Project Details
Heimat globally
Applicant
Professor Dr. Jens Jäger
Subject Area
Modern and Contemporary History
Term
from 2018 to 2022
Project identifier
Deutsche Forschungsgemeinschaft (DFG) - Project number 414317568
In recent studies local forms of collective identification are explored in a global perspective. They are scrutinized in their relation to regional and national (and imperial) forms of identification. Scholarship of the last fifteen years suggests that national, regional and local identities continued to exist simultaneously, overlapping and contrasting with one another in complex ways but it remains difficult to set up an analytical framework to research these processes.The aim of the project to discuss such a framework. On the basis of the extensive research on the German concept of "Heimat", which identified its forms, contents, institutions, protagonists and visualisations, a model can be described to recognize similar processes in non-German societies. However, the concept of “Heimat” needs to be reconsidered as one form of spatial identity in relation to nationalism and globalization as a condition to reconcile the differing identities creating the multiple identities which seem to be the norm in societies and political entities in the nineteenth and twentieth centuries.

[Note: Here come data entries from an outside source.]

==> src/rtl/plr_mdio_port.sv <==
module plr_mdio_port #(
   parameter int PHY_AW = 5,
   parameter int REG_AW = 5,
   parameter int DW     = 16
) (
   input  logic              clk,
   input  logic              rst_n,
   input  logic              issue,
   input  logic              abort,
   input  logic [PHY_AW-1:0] in_phy,
   input  logic [REG_AW-1:0] in_reg,
   input  logic              rsp_valid,
   input  logic [DW-1:0]     rsp_data,
   output logic              req,
   output logic [PHY_AW-1:0] req_phy,
   output logic [REG_AW-1:0] req_reg,
   output logic              ready,
   output logic              rd_done,
   output logic [DW-1:0]     rd_data
);

   logic busy;
   logic drop;

   always_ff @(posedge clk or negedge rst_n) begin
      if (!rst_n) begin
         busy    <= 1'b0;
         drop    <= 1'b0;
         req_phy <= '0;
         req_reg <= '0;
         rd_done <= 1'b0;
         rd_data <= '0;
      end else begin
         rd_done <= 1'b0;
         if (busy) begin
            if (rsp_valid) begin
               busy <= 1'b0;
               drop <= 1'b0;
               if (!drop && !abort) begin
                  rd_done <= 1'b1;
                  rd_data <= rsp_data;
               end
            end else if (abort) begin
               drop <= 1'b1;
            end
         end else if (issue) begin
            busy    <= 1'b1;
            req_phy <= in_phy;
            req_reg <= in_reg;
         end
      end
   end

   assign req   = busy;
   assign ready = !busy;

endmodule

==> src/rtl/plr_poll_timer.sv <==
module plr_poll_timer #(
   parameter longint unsigned LIMIT = 500_000_000
) (
   input  logic clk,
   input  logic rst_n,
   input  logic clear,
   input  logic run,
   output logic expired
);

   localparam int CW = (LIMIT < 2) ? 1 : $clog2(LIMIT + 1);
   localparam logic [CW-1:0] LIM = CW'(LIMIT);

   logic [CW-1:0] cnt;

   always_ff @(posedge clk or negedge rst_n) begin
      if (!rst_n)
         cnt <= '0;
      else if (clear)
         cnt <= '0;
      else if (run && !expired)
         cnt <= cnt + 1'b1;
   end

   assign expired = (cnt >= LIM);

endmodule

==> src/rtl/plr_mode_pick.sv <==
module plr_mode_pick
   import phy_link_resolver_pkg::*;
#(
   parameter int DW = 16
) (
   input  logic [DW-1:0] common,
   output link_mode_t    mode
);

   logic [NUM_ABIL-1:0] ab;
   logic [NUM_ABIL-1:0] win;
   logic [NUM_ABIL:0]   taken;

   assign taken[0] = 1'b0;

   for (genvar i = 0; i < NUM_ABIL; i++) begin : g_prio
      assign ab[i]      = common[ABIL_BIT[i]];
      assign win[i]     = ab[i] & ~taken[i];
      assign taken[i+1] = taken[i] | ab[i];
   end

   // win[0]=100F, win[1]=100H, win[2]=10F, win[3]=10H
   always_comb begin
      if (!taken[NUM_ABIL]) begin
         mode = MODE_DEFAULT;
      end else begin
         mode.spd100 = win[0] | win[1];
         mode.fdx    = win[0] | win[2];
      end
   end

endmodule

A growing body of local and regional studies has already shown that such processes were by no means a German Sonderweg (similar discourses unfolded in the United Kingdom/British Empire referring to "home"/"Homeland" in Spain to "tierruca" or "terruño", or in France to "petite patrie", just to name but a few examples). In sociological and cultural anthropological research even the German concept of “Heimat” is described as a universal concept. In this view, the project suggests to develop a descriptive tool which allows analysing similar movements in modernising societies.The development of the amateur photography movement around 1900 serves as an example. This movement unfolded in local contexts but understood itself as a national and even transnational movement. Photography contributed massively to the visualisations of the local as of the national (and imperial) and popularized them. It contributed also to the iconography of the local which manifested itself not only in the contemporary media but in postcards.Thus the project develops a new perspective on local, national and global forms of collective identification in the nineteenth and twentieth centuries. The example reviews the capacities of this perspective.